Two of the top 5 teams had no domain specific expertise.

Is this the way of the future? Should any chemistry ML proposal include Kaggle prize money in the budget? I don't see any scientific reasons why not.


This work is licensed under a Creative Commons Attribution 4.0 International License.

Wednesday, July 29, 2020

OrbNet: Deep Learning for Quantum Chemistry Using Symmetry-Adapted Atomic-Orbital Features


Figure 4 from the paper. (c) the authors 2020.

This method takes information from a GFN1-xTB calculation as input to a graph-convolution (GC) NN to predict the difference between DFT and GFN1-xTB total energies. In conventional GC the molecule is typically represented by an adjacency matrix (a binary matrix where 1 indicates a bond) and a list of atomic and bond features, such as nuclear charges and bond orders, associated with each node and edge. This approach uses the diagonal and off-diagonal elements of matrices such as Fock, overlap, and density matrices from a GFN1-xTB calculation as node and edge features, respectively. 

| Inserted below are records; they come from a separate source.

### config.mk
export PLATFORM = sky130hd
export DESIGN_NAME = reg_file_p
export DESIGN_NICKNAME = d
export VERILOG_FILES = /design/src/rtl/reg_file_p.sv
export SDC_FILE = /design/constraint.sdc
export NUM_CORES = 1
export LEC_CHECK = 0
export ABC_AREA = 1
export BUFFER_PORTS_ARGS = -buffer_cell sky130_fd_sc_hd__buf_2
export CAP_MARGIN = 20
export CELL_PAD_IN_SITES_DETAIL_PLACEMENT = 0
export CELL_PAD_IN_SITES_GLOBAL_PLACEMENT = 1
export CORE_UTILIZATION = 41
export CTS_CLUSTER_DIAMETER = 40
export DETAILED_ROUTE_END_ITERATION = 10
export PLACE_DENSITY = 0.8
export SLEW_MARGIN = 25
export SYNTH_ARGS = -nofsm -noshare
export SYNTH_HDL_FRONTEND = slang
export SYNTH_SLANG_ARGS = --single-unit
### constraint.sdc
create_clock -name i_clk -period 2.7 [get_ports i_clk]
set_input_delay 0.27 -clock i_clk [delete_from_list [all_inputs] [get_ports i_clk]]
set_output_delay 0.27 -clock i_clk [all_outputs]
set_load 0.1 [all_outputs]
### src/rtl/reg_file_p.sv
// rtl/reg_file_p.sv - 8-bit core register file with flags and load scoreboard
// Optional RF_BYPASS_EN: same-cycle write forwarding and stall masking on load return.
module reg_file_p #(
  parameter int DW   = 8,
  parameter int NREG = 8,
  parameter int AW   = $clog2(NREG)
) (
  input  logic            i_clk,
  input  logic            i_rst,
  input  logic [AW-1:0]   i_rd_addr1,
  input  logic [AW-1:0]   i_rd_addr2,
  input  logic            i_imm_sel,
  output logic [DW-1:0]   o_data1,
  output logic [DW-1:0]   o_data2,
  input  logic [AW-1:0]   i_ls_addr,
  output logic [DW-1:0]   o_ls_data,
  input  logic            i_wr_en,
  input  logic [AW-1:0]   i_wr_addr,
  input  logic [DW-1:0]   i_wr_data,
  input  logic [3:0]      i_flag_we,
  input  logic [3:0]      i_flags,
  output logic [3:0]      o_flags,
  input  logic            i_ld_issue,
  input  logic [AW-1:0]   i_ld_addr,
  input  logic            i_ld_valid,
  input  logic [AW-1:0]   i_ld_dest,
  input  logic [DW-1:0]   i_ld_data,
  output logic [NREG-1:0] o_busy,
  output logic            o_stall,
  output logic            o_err
);

  logic [DW-1:0]   regs [NREG];
  logic [3:0]      flags;
  logic [NREG-1:0] busy;
  logic [NREG-1:0] busy_next;
  logic [NREG-1:0] stall_busy;
  logic            err;
  logic            ld_ok;
  logic            issue_same;
  logic            err_now;
  logic [DW-1:0]   rd1;
  logic [DW-1:0]   rd2;
  logic [DW-1:0]   rls;

  // A returning load only commits if its destination is actually awaited.
  assign ld_ok      = i_ld_valid & busy[i_ld_dest];
  assign issue_same = i_ld_issue & i_ld_valid & (i_ld_addr == i_ld_dest);

  assign err_now = (i_wr_en & busy[i_wr_addr])
                 | (i_ld_valid & ~busy[i_ld_dest])
                 | (i_ld_issue & busy[i_ld_addr] & ~issue_same)
                 | (i_wr_en & i_ld_valid & (i_wr_addr == i_ld_dest));

  // Clear on return first, then set on issue, so a same-cycle reissue stays busy.
  always_comb begin
    busy_next = busy;
    if (ld_ok) busy_next[i_ld_dest] = 1'b0;
    if (i_ld_issue) busy_next[i_ld_addr] = 1'b1;
  end

  always_ff @(posedge i_clk or posedge i_rst) begin
    if (i_rst) begin
      for (int i = 0; i < NREG; i++) regs[i] <= '0;
      flags <= 4'b0000;
      busy  <= '0;
      err   <= 1'b0;
    end else begin
      if (i_wr_en) begin
        regs[i_wr_addr] <= i_wr_data;
        flags <= (flags & ~i_flag_we) | (i_flags & i_flag_we);
      end
      if (ld_ok) regs[i_ld_dest] <= i_ld_data;
      busy <= busy_next;
      err  <= err | err_now;
    end
  end

  always_comb begin
    rd1        = regs[i_rd_addr1];
    rd2        = regs[i_rd_addr2];
    rls        = regs[i_ls_addr];
    stall_busy = busy;
`ifdef RF_BYPASS_EN
    if (i_wr_en) begin
      if (i_rd_addr1 == i_wr_addr) rd1 = i_wr_data;
      if (i_rd_addr2 == i_wr_addr) rd2 = i_wr_data;
      if (i_ls_addr  == i_wr_addr) rls = i_wr_data;
    end
    // Load forwarding applied last so it overrides the ALU result.
    if (ld_ok) begin
      if (i_rd_addr1 == i_ld_dest) rd1 = i_ld_data;
      if (i_rd_addr2 == i_ld_dest) rd2 = i_ld_data;
      if (i_ls_addr  == i_ld_dest) rls = i_ld_data;
    end
    if (i_ld_valid) stall_busy[i_ld_dest] = 1'b0;
`endif
  end

  assign o_data1   = rd1;
  assign o_data2   = i_imm_sel ? {{(DW-AW){1'b0}}, i_rd_addr2} : rd2;
  assign o_ls_data = rls;
  assign o_flags   = flags;
  assign o_busy    = busy;
  assign o_err     = err;
  assign o_stall   = stall_busy[i_rd_addr1]
                   | (stall_busy[i_rd_addr2] & ~i_imm_sel)
                   | stall_busy[i_ls_addr];

endmodule

== After elaboration in Yosys (flattened, before gate mapping) ==
Cells that the tools add are included.
W data, S select, Z words.

* Order comparisons: 15
* Eq/ne operators: 2
* Muxes and demuxes: 36
* Bitwise logic cells: 31
* Reductions and logical operators: 4

{| class="wikitable"
|+ Operators with widths
! cell !! number
|-
| $bwmux W64 || 2
|-
| $mux W64 || 2
|-
| $mux W8 || 11
|-
| $bmux W8 S3 || 3
|-
| $demux W8 S3 || 2
|-
| $lt A3 B4 Y1 const B || 6
|-
| $ge A4 B4 Y1 const B || 5
|-
| $not A3 Y4 || 5
|-
| $bmux W1 S3 || 6
|-
| $and A1 B1 Y1 || 10
|-
| $and A4 B4 Y4 || 2
|-
| $and A8 B8 Y8 || 1
|-
| $lt A4 B1 Y1 const B || 2
|-
| $mux W1 || 8
|-
| $not A8 Y8 || 1
|-
| $or A8 B8 Y8 || 1
|-
| $demux W1 S3 || 2
|-
| $eq A3 B3 Y1 || 2
|-
| $ge A3 B1 Y1 const B || 2
|-
| $or A1 B1 Y1 || 6
|-
| $logic_and A1 B1 Y1 || 4
|-
| $not A4 Y4 || 1
|-
| $or A4 B4 Y4 || 1
|-
| $not A1 Y1 || 3
|}

* Flip-flop bits (word level): 77
* Output and inout bits: 38
* Word-level logic and storage cells: 99

== Longest topological paths before layout ==
* Depth after elaboration: 9
* Mapped depth: 12
* Mapped depth without buffers: 10

== Least setup slack after synthesis ==
Ideal clock, no wire load.

* Path type: input-to-output
* From: in i_rd_addr2[0]
* To: out o_data2[1]
* Arrival time: 2.862 ns
* Data required time: 2.430 ns
* Slack: -0.432 ns
* Cell stages on the path: 5
* Path buffers: 1
* Path through: inv_1 > clkbuf_1 > o21ai_0 > a21oi_1 > o21ai_0

* Longest elaborated chain between the ends: 5

{| class="wikitable"
|+ RTL lines
! element !! RTL line !! source
|-
| start, declared || 11 || <nowiki>input logic [AW-1:0] i_rd_addr2,</nowiki>
|-
| $not A3 Y4 (not written as such) || 81 || <nowiki>rd2 = regs[i_rd_addr2];</nowiki>
|-
| $bmux W8 S3 || 81 ||
|-
| $mux W8 (not written as such) (2 in series) || 81 ||
|-
| $mux W8 || 101 || <nowiki>assign o_data2 = i_imm_sel ? {{(DW-AW){1'b0}}, i_rd_addr2} : rd2;</nowiki>
|-
| end, declared || 14 || <nowiki>output logic [DW-1:0] o_data2,</nowiki>
|}

Every way passes these cells. The select of a mux whose other input is x is not followed.

== Final worst setup path ==
* From: in i_ls_addr[0]
* To: out o_ls_data[5]

* Longest elaborated chain between the ends: 4

{| class="wikitable"
|+ RTL lines
! element !! RTL line !! source
|-
| start, declared || 15 || <nowiki>input logic [AW-1:0] i_ls_addr,</nowiki>
|-
| $not A3 Y4 (not written as such) || 82 || <nowiki>rls = regs[i_ls_addr];</nowiki>
|-
| $bmux W8 S3 || 82 ||
|-
| $mux W8 (not written as such) (2 in series) || 82 ||
|-
| end, declared || 16 || <nowiki>output logic [DW-1:0] o_ls_data,</nowiki>
|}

Every way passes these cells. The select of a mux whose other input is x is not followed.

==> impl_metrics.ini <==
[outcome]
outcome = finished, final reports clean

[placed_design]
gp_congestion = 0.883
port_buffers = 85
dpl.hpwl_um = 17500
placed_area_mm2 = 0.00731
dp_worst_setup_slack_ns = 0.571

[floorplanning]
die-area_mm2 = 0.0171
die_w_um = 131
rows = 46
core-area_mm2 = 0.0161
die_h_um = 131
ios = 86
initial_core_util = 0.424

[finish]
layout_common_cells = nand2_1 (483), o21ai_0 (199), buf_2 (82)
antennaDiodeCount = 0
mostFrequentLayoutCell = nand2_1
area_delta_synth_final_pct = 12.0
drive_above_1_share = 0.122
fin_area_mm2 = 0.00763
final_nets = 1261

[cts]
htreeDepth = 3
hold_buffers = 1
cts_resized = 0
clock_latency_ns = 0.34
numCtsBuffers = 9
cts_root_buf = clkbuf_16
clockBufferDepth = 2
cts_setup_buffers = 0
cts_tree = yes
clk_pin_slew_worst_paths_ns = 0.06
cts_sinks = 77

[global_routing]
grt_pass1_vias = 6441
overflow = 0
grt_max_degree = 65
antenna_found_initial = 0
grt_usage = 0.291
grt_pass1_wl_um = 37400

[synthesis]
synth_area_leader_cell = dfrtp_1
synthCells = 1171
ys_seq_area_frac = 0.283
syn_area_per_cell_um2 = 5.82
syn_nets = 1219
ys_warn_count = 0
synth.top_cell.area_share = 0.283
synth.ff_latch_count = 77
netlist_area_mm2 = 0.00681
synthDistinctLibCells = 28
synthTopCellsByArea = dfrtp_1 (28%), nand2_1 (27%), o21ai_0 (15%)

[worst_setup_path]
r2r-end = regs[38]
worstSetupPathType = input port to primary output
slowest_delay_ns = 0.43
slowest_stage = buf_2
cp-endpoint = o_ls_data[5]
crit_path_cell_trace = buf_2 -> buf_4 -> o21ai_0 -> o21ai_0 -> nand2_1 -> nand2_1 -> buf_2
cp.arrival_ns = 1.88
cp_max_fo = 34
crit_start = i_ls_addr[0]
cp-end-kind = primary output
rr_worst_depth = 10
reg2reg_from = o_busy[7]
cp.required_ns = 2.43
start_kind = input port
r2r_slack_ns = 0.65

[hold_path]
hp-class = input port to flop

[timing]
drv_slew = 0
slew-limit-headroom = 0.523
hold_viol = 0
hold_ws_ns = 0.127
fmaxAchievable_mhz = 466
final.setup.worst_slack_ns = 0.554
worst_slew_pin_slew_ns = 0.714
fin_crit_sh = 0.795
rsz0062_at_grt = false
skew_ns = 0.00609
setup-tns-final_ns = 0
setup_viol = 0
layout_min_cycle_time_ns = 2.15

[power]
p_total_mw = 7.52
p_per_area_mw_per_mm2 = 985
p_leak_nw = 3.93
ir_worst_vdd_mv = 0.505

[drt]
drc = 0
postRouteAntennaNets = 0
first_iter_violations = 823
routed_wl_um = 23900
vias_per_cell = 5.35
vias = 7678
firstDrtPassIters = 6
avgRoutedWirePerCell_um = 16.7

[run]
cap_violations = 0
per-layer routing:
layer	track usage	routed length, µm	vias up
met1	0.470	12100	3523
met4	0.0507	201	0
met5	0	0	-
met2	0.408	9810	264
li1	-	-	3880
met3	0.0354	1790	11
cell type report:
| type | count | area [µm²] |
|---|---|---|
| clock buffers | 11 | 253 |
| clock inverters | 5 | 57.6 |
| fillers | 1749 | 8430 |
| inverters | 81 | 312 |
| multi-input cells | 947 | 4210 |
| flip-flops and latches | 77 | 1930 |
| well taps | 216 | 270 |
| repair buffers | 97 | 601 |
critical path, delay by kind of cell:
kind / cells / cell delay [ns]
buffers and inverters: 3 / 1.17
AOI/OAI and AO/OA: 2 / 0.29
and+or+nand+nor: 2 / 0.13
Yosys cell counts (all sizes together):
library cell    n
a21boi          1
a21oi          63
o21ai         270
nand3          35
nor3            2
nand2         493
clkbuf         42
nor2           66
nand3b          5
dfrtp          77
o22ai           1
a31oi           4
buf            24
o211ai          4
nand4           3
clkinv          3
inv            78
through the flow:
stage,utilization,std cells
global route,0.475,1434
global placement,0.455,1417
floorplan,-,1171
detailed placement,0.455,1417
finish,0.475,1434
CTS,0.475,1434
sequential cells by signal (all words and copies together) (netlist names), named ones only:
name,cells
o_busy,8
regs,64
o_err,1
power breakdown:
| group | internal (mW) | total (mW) | switching [mW] | leakage (nW) |
|---|---|---|---|---|
| sequential | 1.62 | 2.29 | 0.664 | 0.974 |
| combinational | 1.07 | 3.96 | 2.89 | 2.80 |
| clock | 0.769 | 1.27 | 0.503 | 0.156 |
cells by family after synthesis:
kind of cell           share of synthesized area
AO/OA/AOI/OAI                              0.264
AND/OR/NAND/NOR                            0.354
buffers and inverters                     0.0990
flip-flops                                 0.283
worst min-delay path by stage:
stage / slack [ns] / end / from / cells after the start
after global routing: 0.14 / flop / i_flag_we[0] / 2
final: 0.13 / flop / i_flag_we[2] / 2
after CTS: 0.12 / flop / i_flag_we[2] / 2
after global placement: 0.31 / o_err / i_rst / 2
after detailed placement: 0.31 / o_err / i_rst / 2
after floorplan: 0.37 / flop / i_flag_we[0] / 1
Power figures use the tool's default switching activity.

The model gets state-of-the-art accuracies for QM9 total energies and the same model also gets excellent results for conformational energies from a different data set. Basically DFT level accuracy at semiempirical cost (it's not clear to me how it can be faster than the underlying GFN1-xTB calculation, but that might be down to different implementation of the GFN1-xTB method).

It's not clear to me weather the method can be used to optimise geometries, and thereby correct any deficiency in GFN1-xTB structures, and it's also not clear whether the code will be made available.